As in other eras, the chemise was used as an underlayer to soak up the wearer's oils and sweat and protect the rest of the clothing. Throughout history, they have tended to be pretty shapeless, but there are typically various features that reflect contemporary fashion. In this period, that typically means higher and wider necklines, and short but full sleeves.


This period marks the early years of the Industrial Revolution, and the transition from linen to cotton as the basic utility fabric. Linen required a significant investment of time for processing (you have to let the harvested plant sit around in water for weeks to rot the stems and loosen the fibers), while cotton could be cleaned, carded, and spun pretty much immediately, which is part of the reason for this transition.

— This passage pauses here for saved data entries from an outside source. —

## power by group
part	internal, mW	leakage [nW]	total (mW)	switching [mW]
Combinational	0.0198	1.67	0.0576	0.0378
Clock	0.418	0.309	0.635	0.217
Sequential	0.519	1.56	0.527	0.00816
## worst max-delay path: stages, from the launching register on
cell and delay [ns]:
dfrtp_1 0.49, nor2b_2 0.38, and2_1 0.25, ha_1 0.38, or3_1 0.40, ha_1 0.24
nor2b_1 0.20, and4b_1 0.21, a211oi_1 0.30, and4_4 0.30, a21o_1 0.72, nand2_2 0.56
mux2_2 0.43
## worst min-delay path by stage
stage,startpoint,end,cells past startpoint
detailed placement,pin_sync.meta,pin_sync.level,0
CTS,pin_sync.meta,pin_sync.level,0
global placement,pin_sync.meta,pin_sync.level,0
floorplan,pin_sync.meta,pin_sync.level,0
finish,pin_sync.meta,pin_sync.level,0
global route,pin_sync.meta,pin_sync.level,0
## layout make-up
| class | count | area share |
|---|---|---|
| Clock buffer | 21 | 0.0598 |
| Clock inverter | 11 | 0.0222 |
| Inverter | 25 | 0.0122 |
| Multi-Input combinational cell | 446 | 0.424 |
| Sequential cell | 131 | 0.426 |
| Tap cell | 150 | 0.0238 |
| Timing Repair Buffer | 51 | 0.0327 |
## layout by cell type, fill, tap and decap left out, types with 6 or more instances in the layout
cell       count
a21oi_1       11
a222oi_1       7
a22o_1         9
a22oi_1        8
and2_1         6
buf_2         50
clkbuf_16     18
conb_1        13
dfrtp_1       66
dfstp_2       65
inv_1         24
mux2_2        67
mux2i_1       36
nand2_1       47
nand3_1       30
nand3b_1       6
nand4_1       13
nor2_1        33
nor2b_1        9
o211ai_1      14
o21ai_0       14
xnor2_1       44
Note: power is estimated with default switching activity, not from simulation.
--- src/pkg/rivm_pkg.sv ---
package rivm_pkg;
   // APB register byte addresses.
   localparam logic [11:0] ADDR_VECBASE = 12'h000;
   localparam logic [11:0] ADDR_RSTCFG = 12'h004;
   localparam logic [11:0] ADDR_IRQEN = 12'h008;
   localparam logic [11:0] ADDR_PEND = 12'h00C;
   localparam logic [11:0] ADDR_VECTOR = 12'h010;
   localparam logic [11:0] ADDR_EVSTAT = 12'h014;
   localparam logic [11:0] ADDR_EVEN = 12'h018;
   localparam logic [11:0] ADDR_EVCLR = 12'h01C;
   localparam logic [11:0] ADDR_SECST = 12'h020;
   // Reset vector address.
   localparam logic [19:0] RESET_VECTOR = 20'hF_FFFC;
   // Reset value of the vector base (upper bits of address).
   localparam logic [23:0] VECBASE_RST = 24'hFF_FE00;
   // Width of the arbitrated request vector; sources use indices 0 to 12.
   localparam int NSRC = 16;
   // Source index positions, index 0 has lowest priority.
   localparam int S_DRV_LIM = 0;
   localparam int S_BATMON = 1;
   localparam int S_ADC_AD = 2;
   localparam int S_SERIAL1 = 3;
   localparam int S_SERIAL0 = 4;
   localparam int S_TIM_C3 = 5;
   localparam int S_TIM_C2 = 6;
   localparam int S_TIM_C1 = 7;
   localparam int S_TIM_C0 = 8;
   localparam int S_CALL = 9;
   localparam int S_SOFT_INT = 10;
   localparam int S_TRAP2 = 11;
   localparam int S_TRAP1 = 12;
   // Fixed vector offsets.
   localparam logic [8:0] OFS_TRAP1 = 9'h1F8;
   localparam logic [8:0] OFS_TRAP2 = 9'h1F4;
   localparam logic [8:0] OFS_SOFT_INT = 9'h1F0;
   localparam logic [8:0] OFS_CALL = 9'h1EC;
   localparam logic [8:0] OFS_TIM_C0 = 9'h1CC;
   localparam logic [8:0] OFS_TIM_STEP = 9'h004;
   localparam logic [8:0] OFS_SERIAL0 = 9'h19C;
   localparam logic [8:0] OFS_SERIAL1 = 9'h198;
   localparam logic [8:0] OFS_ADC_AD = 9'h188;
   localparam logic [8:0] OFS_BATMON = 9'h140;
   localparam logic [8:0] OFS_DRV_LIM = 9'h138;
   // Security byte values.
   localparam logic [1:0] SEC_UNSECURED = 2'b10;
   // Event status bit positions.
   localparam int EV_ERASE_OK = 0;
   localparam int EV_IRQ_TAKEN = 1;
   localparam int NEV = 2;
endpackage

--- src/design/rivm_prio_enc.sv ---
`timescale 1ns/1ns
// Picks the highest set index of a request vector.
module rivm_prio_enc
   import rivm_pkg::*;
#(
   parameter int W = 16
) (
   input wire logic [W-1:0] req,
   output logic any,
   output logic [$clog2(W)-1:0] idx
);
   // Elaboration check: a single input leaves no index to encode.
   if (W < 2) begin : g_bad_width
      $error("rivm_prio_enc needs at least two inputs.");
   end

   // Later loop iterations win, so the highest index takes the slot.
   always_comb begin
      any = 1'b0;
      idx = '0;
      for (int i = 0; i < W; i++) begin
         if (req[i]) begin
            any = 1'b1;
            idx = i[$clog2(W)-1:0];
         end
      end
   end
endmodule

Both linen and cotton were used for undergarments at this time. The Workwoman's Guide, first published in 1838, says that: "Shifts are generally made of fine Irish linen or calico for the upper classes, and of stout linen or strong but soft calico for poor children." ("Shift" was also still in common use, with "chemise" making the transition from refined to neutral, marked to unmarked.) You can therefore use whichever you prefer/can afford. Generally, you sew with a linen thread if you are using linen, and cotton thread if you're using cotton.

I would not recommend using polyester or a poly blend. They will make you very hot and trap your sweat against your body instead of soaking it in. Even cheap Sew Essentials muslin is a better choice.

Pattern (feel free to pin this on Pinterest!)

(1 square = 1 inch; no seam allowances or hems included)

In cutting out this pattern, you want four yoke pieces (or, if you want, you can put the center back seam on a fold and just cut out two), two sleeves, two body pieces, and two godets.

Cut the slit in the top of one of the body pieces, which is now your front. Hem the sides of the slit narrowly. Sew the sides of the body from the bottom up to the marks.

If you cut out four yoke halves, sew two pairs together at the center back seam. In either case, set them together, right side to right side, and sew around the curved neckline edge and down the front edges. Leave wrong side out.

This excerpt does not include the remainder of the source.